With the short valve without lap used on the earliest forms of locomotives, the eccentric was set at right angles to the crank or “square” on the dotted line e, [Fig. 10]. The least movement of the eccentric from its middle position had the effect of opening the steam-ports. One advantage about an eccentric set in this position, was that it opened and closed the ports when moving the valve at its greatest velocity. Lengthening the valve-face by providing lap entails a change in the location of the eccentric; for, were it left in the right-angle position, the steam-port would remain covered till the eccentric had moved the valve a distance equal to the extent of the lap on one end, and the piston would begin its stroke without steam.
ANGULAR ADVANCE OF ECCENTRICS.
The change made on the eccentric location is to advance it from e to F, being a horizontal distance equal to the extent of lap and lead, and known as the angular advance of the eccentric. The centers F and B represent the full part, or “belly,” of the forward and back eccentrics in the position they should occupy, where a rocker is employed, when the piston is at the beginning of the backward stroke. It will be perceived that the eccentrics both incline towards the crank-pin, and the eccentric which is controlling the valve follows the crank-pin. Thus, when the engine is running forward, F follows the crank: when she is backing, B follows.
It is a good plan for an engineer to make himself familiar with the proper position of the eccentrics in relation to the crank, for the knowledge is likely to save time and trouble when any thing goes wrong with the valve-motion.
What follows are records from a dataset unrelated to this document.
$ cat src/design/dsi_cell.sv
module dsi_cell (
    input  logic          i_clk,
    input  logic          i_rst_n,
    input  dsi_pkg::t_tok   i_tok,
    input  dsi_pkg::t_bcast i_bc,
    output dsi_pkg::t_tok   o_tok
);
    import dsi_pkg::*;

    t_value r_val;
    logic   r_valid;
    logic   r_pend;
    t_tok   r_tok;

    t_value n_val;
    logic   n_valid;
    logic   n_pend;
    t_tok   n_tok;
    logic   w_eq;

    assign w_eq = r_valid && (r_val == i_tok.val);

    always_comb begin
        n_val   = r_val;
        n_valid = r_valid;
        n_pend  = r_pend;
        n_tok   = i_tok;
        if (i_tok.vld) begin
            if (w_eq && !i_tok.hit) begin
                n_tok.hit = 1'b1;
                if (!i_tok.is_ins) begin
                    n_valid = 1'b0;
                end
            end else if (i_tok.is_ins && !r_valid && !i_tok.placed && !i_tok.hit) begin
                n_val        = i_tok.val;
                n_valid      = 1'b1;
                n_pend       = 1'b1;
                n_tok.placed = 1'b1;
            end
        end
        if (i_bc.fin) begin
            n_pend = 1'b0;
            if (r_pend && i_bc.cancel) begin
                n_valid = 1'b0;
            end
        end
        if (i_bc.clr_all) begin
            n_valid = 1'b0;
            n_pend  = 1'b0;
        end
    end

    always_ff @(posedge i_clk) begin
        r_val <= n_val;
        if (!i_rst_n) begin
            r_valid <= 1'b0;
            r_pend  <= 1'b0;
            r_tok   <= '0;
        end else begin
            r_valid <= n_valid;
            r_pend  <= n_pend;
            r_tok   <= n_tok;
        end
    end

    assign o_tok = r_tok;

endmodule
## config.mk

```make
export PLATFORM = sky130hd
export DESIGN_NAME = rf_bit_receiver_framer_core
export DESIGN_NICKNAME = d
export VERILOG_FILES = /design/src/sv/rbf_pkg.sv /design/src/sv/rbf_cfg_regs.sv /design/src/sv/rbf_bit_step.sv /design/src/sv/rbf_out_stage.sv /design/src/sv/rf_bit_receiver_framer_core.sv
export SDC_FILE = /design/constraint.sdc
export NUM_CORES = 1
export LEC_CHECK = 0
export ABC_AREA = 1
export BUFFER_PORTS_ARGS = -buffer_cell sky130_fd_sc_hd__clkbuf_2
export CORE_UTILIZATION = 29
export CTS_BUF_LIST = sky130_fd_sc_hd__clkbuf_8
export DETAILED_ROUTE_END_ITERATION = 12
export PLACE_DENSITY_LB_ADDON = 0.1
export SLEW_MARGIN = 25
export SYNTH_ARGS = -nofsm -noshare
export SYNTH_HDL_FRONTEND = slang
export SYNTH_HIERARCHICAL = 1
export SYNTH_SLANG_ARGS = --single-unit
```

## constraint.sdc

```tcl
create_clock -name clk_i -period 10.6 [get_ports clk_i]
set_input_delay 0.53 -clock clk_i [delete_from_list [all_inputs] [get_ports clk_i]]
set_output_delay 0.53 -clock clk_i [all_outputs]
set_load 0.05 [all_outputs]
```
With this knowledge properly digested, a minute’s inspection is always sufficient to decide whether or not any thing is wrong with the eccentrics.
ANGULARITY OF CONNECTING ROD.
In following out the relative motion of the piston and crank, we discover a disturbing factor in what is called the angularity of the connecting rod, which has a curiously distorting effect on the harmony of the motion. When the piston stands exactly in the mid-travel point, the true length of the main rod will be measured from the center of the wrist-pin to the center of the driving-axle. If a tram of this length be extended between these points, this will be found correct, as every machinist accustomed to working on rods knows. Now, if the back end of the tram should be raised or lowered towards the points where the center of the crank-pin must be when the crank stands on the top or bottom quarter, it will be found that the tram point will not reach the crank-pin center, but will fall short a distance in proportion to the length of the main rod. The dotted lines a′ and b′ in [Fig. 11] show how far a rod 7½ times the length of the crank falls short. A shorter rod will magnify this obliquity, while a longer rod will reduce it.